- Task to carry out
Within the entries below, the lines from the one with "a211oi_1 | 78 | 78 |" through the one with "626 | 0.0594 |" are to be set down exactly, both ends kept.

- Data in this exercise
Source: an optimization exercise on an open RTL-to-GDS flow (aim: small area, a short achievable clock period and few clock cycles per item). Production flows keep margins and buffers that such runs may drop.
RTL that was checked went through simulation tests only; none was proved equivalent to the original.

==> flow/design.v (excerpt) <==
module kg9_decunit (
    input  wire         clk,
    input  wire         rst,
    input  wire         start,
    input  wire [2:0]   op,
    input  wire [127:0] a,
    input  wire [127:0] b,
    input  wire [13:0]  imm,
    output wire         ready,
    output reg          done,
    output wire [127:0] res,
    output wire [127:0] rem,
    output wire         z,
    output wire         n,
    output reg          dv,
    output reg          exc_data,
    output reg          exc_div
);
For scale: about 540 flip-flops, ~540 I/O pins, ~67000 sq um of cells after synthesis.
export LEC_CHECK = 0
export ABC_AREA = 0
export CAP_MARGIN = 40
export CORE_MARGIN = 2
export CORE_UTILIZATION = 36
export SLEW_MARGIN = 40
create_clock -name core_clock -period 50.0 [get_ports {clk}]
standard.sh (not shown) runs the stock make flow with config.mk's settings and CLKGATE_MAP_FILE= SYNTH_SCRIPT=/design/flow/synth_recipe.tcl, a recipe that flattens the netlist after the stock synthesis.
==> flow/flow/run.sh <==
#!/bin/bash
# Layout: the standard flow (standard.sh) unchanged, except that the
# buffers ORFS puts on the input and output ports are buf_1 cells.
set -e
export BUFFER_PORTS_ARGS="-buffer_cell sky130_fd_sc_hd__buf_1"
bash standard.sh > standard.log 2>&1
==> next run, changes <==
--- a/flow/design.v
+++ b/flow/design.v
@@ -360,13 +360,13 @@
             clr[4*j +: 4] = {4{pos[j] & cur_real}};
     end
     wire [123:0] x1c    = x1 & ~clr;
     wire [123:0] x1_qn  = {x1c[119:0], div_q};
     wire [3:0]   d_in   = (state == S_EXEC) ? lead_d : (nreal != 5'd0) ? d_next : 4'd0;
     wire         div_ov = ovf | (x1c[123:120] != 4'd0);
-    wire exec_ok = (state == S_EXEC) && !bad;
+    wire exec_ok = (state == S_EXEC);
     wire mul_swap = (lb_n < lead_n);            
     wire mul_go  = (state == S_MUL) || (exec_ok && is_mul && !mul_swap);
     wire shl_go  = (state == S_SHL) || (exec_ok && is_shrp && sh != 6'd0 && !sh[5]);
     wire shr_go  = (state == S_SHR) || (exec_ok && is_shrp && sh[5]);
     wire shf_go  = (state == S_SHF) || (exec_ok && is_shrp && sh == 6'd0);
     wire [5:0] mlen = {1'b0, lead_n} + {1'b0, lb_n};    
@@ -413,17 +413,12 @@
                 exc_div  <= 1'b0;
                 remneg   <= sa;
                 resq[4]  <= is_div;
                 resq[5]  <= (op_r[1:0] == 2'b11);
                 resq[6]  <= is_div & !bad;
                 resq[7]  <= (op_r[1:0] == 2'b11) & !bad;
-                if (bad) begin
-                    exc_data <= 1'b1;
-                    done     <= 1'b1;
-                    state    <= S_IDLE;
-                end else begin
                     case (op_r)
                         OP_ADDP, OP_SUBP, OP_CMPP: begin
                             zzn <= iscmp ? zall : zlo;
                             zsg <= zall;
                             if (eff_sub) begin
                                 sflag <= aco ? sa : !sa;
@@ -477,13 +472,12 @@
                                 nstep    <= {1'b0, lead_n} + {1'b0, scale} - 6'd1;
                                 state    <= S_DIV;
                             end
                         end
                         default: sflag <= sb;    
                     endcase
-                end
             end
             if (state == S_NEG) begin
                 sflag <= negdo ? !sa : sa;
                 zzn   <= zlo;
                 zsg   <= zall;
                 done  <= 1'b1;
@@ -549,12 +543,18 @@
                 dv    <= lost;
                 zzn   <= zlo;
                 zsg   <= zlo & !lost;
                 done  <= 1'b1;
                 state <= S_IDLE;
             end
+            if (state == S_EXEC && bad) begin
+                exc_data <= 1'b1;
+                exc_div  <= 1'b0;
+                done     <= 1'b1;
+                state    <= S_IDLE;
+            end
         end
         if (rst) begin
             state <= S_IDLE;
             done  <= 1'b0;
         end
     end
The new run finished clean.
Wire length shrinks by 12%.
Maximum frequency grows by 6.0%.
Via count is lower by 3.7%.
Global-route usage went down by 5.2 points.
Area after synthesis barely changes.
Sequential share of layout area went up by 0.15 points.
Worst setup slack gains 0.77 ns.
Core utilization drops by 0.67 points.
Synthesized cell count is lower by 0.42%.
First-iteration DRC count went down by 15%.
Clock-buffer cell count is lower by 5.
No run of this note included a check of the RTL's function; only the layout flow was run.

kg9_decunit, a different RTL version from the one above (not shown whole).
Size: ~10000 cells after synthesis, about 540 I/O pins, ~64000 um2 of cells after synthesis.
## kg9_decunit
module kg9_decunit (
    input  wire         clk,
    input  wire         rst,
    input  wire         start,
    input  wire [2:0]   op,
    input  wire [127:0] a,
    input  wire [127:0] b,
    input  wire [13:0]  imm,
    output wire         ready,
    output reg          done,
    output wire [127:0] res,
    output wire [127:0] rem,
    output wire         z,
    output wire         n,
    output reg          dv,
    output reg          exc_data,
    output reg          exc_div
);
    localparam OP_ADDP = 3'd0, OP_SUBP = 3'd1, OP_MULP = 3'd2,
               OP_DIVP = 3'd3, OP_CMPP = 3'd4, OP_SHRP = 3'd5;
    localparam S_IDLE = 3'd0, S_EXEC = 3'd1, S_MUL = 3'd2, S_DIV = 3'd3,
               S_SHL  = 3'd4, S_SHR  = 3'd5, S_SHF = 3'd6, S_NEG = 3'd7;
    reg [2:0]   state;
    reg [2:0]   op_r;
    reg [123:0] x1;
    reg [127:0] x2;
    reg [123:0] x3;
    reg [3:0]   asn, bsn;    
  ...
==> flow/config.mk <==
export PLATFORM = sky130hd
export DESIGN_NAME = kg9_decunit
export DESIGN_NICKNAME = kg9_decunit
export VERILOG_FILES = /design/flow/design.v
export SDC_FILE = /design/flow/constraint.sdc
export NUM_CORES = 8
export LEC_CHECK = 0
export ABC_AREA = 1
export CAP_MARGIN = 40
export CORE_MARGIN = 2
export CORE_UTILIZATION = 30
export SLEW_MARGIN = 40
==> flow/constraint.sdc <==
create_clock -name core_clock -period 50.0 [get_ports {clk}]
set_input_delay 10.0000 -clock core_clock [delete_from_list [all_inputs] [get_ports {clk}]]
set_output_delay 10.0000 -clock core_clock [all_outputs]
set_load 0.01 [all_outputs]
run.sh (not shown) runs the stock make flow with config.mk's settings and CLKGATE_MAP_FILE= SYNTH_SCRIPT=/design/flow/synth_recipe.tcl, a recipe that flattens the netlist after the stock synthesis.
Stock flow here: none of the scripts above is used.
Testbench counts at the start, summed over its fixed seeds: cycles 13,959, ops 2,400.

...

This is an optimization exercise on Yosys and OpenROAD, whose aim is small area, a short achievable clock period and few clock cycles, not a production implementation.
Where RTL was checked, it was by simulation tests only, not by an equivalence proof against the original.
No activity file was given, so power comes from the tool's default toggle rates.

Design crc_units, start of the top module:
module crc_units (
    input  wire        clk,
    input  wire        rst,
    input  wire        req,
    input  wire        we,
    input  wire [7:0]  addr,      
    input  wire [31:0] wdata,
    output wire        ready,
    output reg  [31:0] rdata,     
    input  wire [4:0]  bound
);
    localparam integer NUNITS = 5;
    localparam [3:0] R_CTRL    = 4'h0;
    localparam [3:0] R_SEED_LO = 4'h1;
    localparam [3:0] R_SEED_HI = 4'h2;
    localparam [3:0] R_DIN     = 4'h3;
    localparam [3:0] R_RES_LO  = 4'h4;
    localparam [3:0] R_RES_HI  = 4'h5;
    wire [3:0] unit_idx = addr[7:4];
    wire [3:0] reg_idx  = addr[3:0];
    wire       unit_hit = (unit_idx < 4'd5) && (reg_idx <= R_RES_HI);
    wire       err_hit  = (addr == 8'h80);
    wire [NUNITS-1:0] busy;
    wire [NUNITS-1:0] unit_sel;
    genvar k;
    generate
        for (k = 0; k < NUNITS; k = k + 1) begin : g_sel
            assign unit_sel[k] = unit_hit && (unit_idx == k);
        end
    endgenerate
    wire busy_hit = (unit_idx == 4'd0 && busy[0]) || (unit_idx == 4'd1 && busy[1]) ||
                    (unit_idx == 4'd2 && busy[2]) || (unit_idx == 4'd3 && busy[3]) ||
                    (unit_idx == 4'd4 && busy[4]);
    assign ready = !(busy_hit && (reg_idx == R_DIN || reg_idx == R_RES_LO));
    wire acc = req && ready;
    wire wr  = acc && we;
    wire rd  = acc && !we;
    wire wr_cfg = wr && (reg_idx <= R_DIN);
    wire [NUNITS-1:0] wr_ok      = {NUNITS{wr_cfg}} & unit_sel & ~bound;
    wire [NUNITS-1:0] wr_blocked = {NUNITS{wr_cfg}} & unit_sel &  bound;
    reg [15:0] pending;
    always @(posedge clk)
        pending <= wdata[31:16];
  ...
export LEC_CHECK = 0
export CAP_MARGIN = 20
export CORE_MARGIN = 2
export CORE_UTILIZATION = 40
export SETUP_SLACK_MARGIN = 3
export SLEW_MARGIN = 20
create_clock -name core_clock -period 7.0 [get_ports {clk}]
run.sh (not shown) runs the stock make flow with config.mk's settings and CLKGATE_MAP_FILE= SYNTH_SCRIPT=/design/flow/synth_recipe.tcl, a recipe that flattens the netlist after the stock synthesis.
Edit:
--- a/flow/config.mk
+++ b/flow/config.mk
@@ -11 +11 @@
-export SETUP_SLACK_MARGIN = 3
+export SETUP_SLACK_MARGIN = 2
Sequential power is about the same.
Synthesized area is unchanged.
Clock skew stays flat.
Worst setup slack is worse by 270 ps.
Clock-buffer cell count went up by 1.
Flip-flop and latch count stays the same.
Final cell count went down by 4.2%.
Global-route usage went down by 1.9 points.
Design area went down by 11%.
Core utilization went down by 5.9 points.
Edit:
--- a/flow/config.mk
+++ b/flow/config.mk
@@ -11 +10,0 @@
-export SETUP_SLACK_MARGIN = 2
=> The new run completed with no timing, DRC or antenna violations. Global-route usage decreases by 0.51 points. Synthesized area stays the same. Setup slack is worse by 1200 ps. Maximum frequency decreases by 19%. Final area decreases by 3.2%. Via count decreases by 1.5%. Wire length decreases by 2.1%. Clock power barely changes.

...

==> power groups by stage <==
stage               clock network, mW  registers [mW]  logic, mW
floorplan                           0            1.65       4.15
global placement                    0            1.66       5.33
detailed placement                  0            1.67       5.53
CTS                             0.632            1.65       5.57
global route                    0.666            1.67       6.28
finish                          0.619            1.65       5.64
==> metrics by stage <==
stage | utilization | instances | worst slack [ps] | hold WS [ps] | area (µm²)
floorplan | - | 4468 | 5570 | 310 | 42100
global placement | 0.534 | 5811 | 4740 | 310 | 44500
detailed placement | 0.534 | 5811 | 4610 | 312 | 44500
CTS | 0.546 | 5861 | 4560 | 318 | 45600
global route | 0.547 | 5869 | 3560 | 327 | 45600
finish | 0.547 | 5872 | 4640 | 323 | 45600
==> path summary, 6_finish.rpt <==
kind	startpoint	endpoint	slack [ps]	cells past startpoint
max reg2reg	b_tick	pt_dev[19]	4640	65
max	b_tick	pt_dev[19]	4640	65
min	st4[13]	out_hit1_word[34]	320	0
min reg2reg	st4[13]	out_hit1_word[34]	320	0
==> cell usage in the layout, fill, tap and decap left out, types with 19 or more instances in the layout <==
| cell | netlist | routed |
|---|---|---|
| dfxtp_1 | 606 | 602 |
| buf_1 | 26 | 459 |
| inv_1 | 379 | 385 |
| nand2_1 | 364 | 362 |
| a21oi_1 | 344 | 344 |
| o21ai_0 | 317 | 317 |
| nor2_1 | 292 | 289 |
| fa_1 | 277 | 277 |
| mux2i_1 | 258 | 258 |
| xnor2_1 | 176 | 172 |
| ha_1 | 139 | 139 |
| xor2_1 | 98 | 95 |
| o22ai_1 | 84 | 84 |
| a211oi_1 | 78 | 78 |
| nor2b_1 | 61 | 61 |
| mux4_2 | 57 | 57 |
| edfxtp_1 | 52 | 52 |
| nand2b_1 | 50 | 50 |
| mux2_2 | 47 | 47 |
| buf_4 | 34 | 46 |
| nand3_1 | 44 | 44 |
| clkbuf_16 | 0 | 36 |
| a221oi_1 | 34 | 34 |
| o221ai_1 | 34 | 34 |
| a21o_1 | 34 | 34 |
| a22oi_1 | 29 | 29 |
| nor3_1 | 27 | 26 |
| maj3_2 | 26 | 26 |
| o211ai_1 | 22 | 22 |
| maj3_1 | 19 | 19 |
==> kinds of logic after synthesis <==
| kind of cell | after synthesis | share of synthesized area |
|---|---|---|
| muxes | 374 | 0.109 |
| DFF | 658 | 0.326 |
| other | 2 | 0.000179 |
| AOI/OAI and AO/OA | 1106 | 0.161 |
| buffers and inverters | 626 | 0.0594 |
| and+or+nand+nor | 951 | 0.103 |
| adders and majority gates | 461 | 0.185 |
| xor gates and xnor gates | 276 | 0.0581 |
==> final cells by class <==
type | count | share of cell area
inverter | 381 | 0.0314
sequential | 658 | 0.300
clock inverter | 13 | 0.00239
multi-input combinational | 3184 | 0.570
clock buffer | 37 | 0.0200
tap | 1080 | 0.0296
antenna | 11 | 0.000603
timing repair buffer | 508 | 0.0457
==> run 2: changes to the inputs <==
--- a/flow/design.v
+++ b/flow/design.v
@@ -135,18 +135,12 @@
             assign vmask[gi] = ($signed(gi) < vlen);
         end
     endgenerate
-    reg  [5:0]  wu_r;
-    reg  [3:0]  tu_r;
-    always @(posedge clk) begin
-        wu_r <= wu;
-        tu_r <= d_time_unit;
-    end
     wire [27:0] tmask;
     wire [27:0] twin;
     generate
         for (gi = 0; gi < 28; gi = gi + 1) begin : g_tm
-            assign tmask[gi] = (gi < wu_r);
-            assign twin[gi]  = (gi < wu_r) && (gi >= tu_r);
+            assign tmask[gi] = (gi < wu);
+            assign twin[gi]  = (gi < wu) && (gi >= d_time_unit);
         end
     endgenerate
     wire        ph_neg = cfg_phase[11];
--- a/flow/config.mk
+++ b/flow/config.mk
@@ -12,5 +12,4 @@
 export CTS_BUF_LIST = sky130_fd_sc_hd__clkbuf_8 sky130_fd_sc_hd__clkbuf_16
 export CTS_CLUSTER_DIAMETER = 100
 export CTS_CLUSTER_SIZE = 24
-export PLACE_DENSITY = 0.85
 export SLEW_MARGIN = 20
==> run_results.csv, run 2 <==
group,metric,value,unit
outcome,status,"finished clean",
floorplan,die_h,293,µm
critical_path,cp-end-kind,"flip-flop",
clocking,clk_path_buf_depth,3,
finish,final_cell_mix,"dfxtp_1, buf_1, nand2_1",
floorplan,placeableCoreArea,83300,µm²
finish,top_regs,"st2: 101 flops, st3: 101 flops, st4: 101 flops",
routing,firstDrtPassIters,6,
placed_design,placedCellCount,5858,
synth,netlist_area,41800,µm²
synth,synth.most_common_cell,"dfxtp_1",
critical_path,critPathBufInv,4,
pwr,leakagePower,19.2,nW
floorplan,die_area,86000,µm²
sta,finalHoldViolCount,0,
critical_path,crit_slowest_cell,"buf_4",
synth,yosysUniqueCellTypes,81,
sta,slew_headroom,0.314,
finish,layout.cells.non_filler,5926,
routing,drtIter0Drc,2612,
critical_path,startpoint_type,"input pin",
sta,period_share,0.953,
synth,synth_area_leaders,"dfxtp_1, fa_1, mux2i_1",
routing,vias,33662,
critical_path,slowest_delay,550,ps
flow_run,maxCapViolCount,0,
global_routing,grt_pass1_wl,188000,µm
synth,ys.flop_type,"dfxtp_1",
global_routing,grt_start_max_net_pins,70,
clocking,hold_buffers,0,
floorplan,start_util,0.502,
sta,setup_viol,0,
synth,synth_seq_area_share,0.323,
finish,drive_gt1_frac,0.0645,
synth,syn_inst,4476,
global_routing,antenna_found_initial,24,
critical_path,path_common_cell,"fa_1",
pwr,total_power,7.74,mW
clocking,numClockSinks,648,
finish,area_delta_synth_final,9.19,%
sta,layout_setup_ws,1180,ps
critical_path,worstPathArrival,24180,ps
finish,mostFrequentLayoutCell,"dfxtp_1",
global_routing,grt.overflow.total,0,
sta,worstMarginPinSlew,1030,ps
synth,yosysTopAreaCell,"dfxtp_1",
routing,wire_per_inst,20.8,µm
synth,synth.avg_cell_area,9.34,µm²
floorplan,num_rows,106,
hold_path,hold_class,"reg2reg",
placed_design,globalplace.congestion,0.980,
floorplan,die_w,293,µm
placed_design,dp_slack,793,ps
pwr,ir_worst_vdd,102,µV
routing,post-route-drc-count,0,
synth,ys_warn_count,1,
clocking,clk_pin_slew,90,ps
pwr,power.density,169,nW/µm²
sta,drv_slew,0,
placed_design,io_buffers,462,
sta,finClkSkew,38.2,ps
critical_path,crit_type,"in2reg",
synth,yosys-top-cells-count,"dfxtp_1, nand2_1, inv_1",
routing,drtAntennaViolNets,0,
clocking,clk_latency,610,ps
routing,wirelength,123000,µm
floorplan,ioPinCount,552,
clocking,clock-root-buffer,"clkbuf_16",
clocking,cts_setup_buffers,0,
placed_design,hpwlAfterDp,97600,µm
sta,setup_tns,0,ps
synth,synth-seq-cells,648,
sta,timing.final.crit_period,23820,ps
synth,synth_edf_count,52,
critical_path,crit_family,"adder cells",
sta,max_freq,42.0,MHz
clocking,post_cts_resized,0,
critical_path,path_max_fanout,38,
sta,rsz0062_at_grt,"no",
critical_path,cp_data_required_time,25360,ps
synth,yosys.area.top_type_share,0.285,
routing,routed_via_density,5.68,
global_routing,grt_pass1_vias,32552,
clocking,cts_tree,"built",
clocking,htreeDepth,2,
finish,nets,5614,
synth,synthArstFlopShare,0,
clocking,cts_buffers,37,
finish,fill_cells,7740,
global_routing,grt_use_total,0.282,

- Solved exercise
| a211oi_1 | 78 | 78 |
| nor2b_1 | 61 | 61 |
| mux4_2 | 57 | 57 |
| edfxtp_1 | 52 | 52 |
| nand2b_1 | 50 | 50 |
| mux2_2 | 47 | 47 |
| buf_4 | 34 | 46 |
| nand3_1 | 44 | 44 |
| clkbuf_16 | 0 | 36 |
| a221oi_1 | 34 | 34 |
| o221ai_1 | 34 | 34 |
| a21o_1 | 34 | 34 |
| a22oi_1 | 29 | 29 |
| nor3_1 | 27 | 26 |
| maj3_2 | 26 | 26 |
| o211ai_1 | 22 | 22 |
| maj3_1 | 19 | 19 |
==> kinds of logic after synthesis <==
| kind of cell | after synthesis | share of synthesized area |
|---|---|---|
| muxes | 374 | 0.109 |
| DFF | 658 | 0.326 |
| other | 2 | 0.000179 |
| AOI/OAI and AO/OA | 1106 | 0.161 |
| buffers and inverters | 626 | 0.0594 |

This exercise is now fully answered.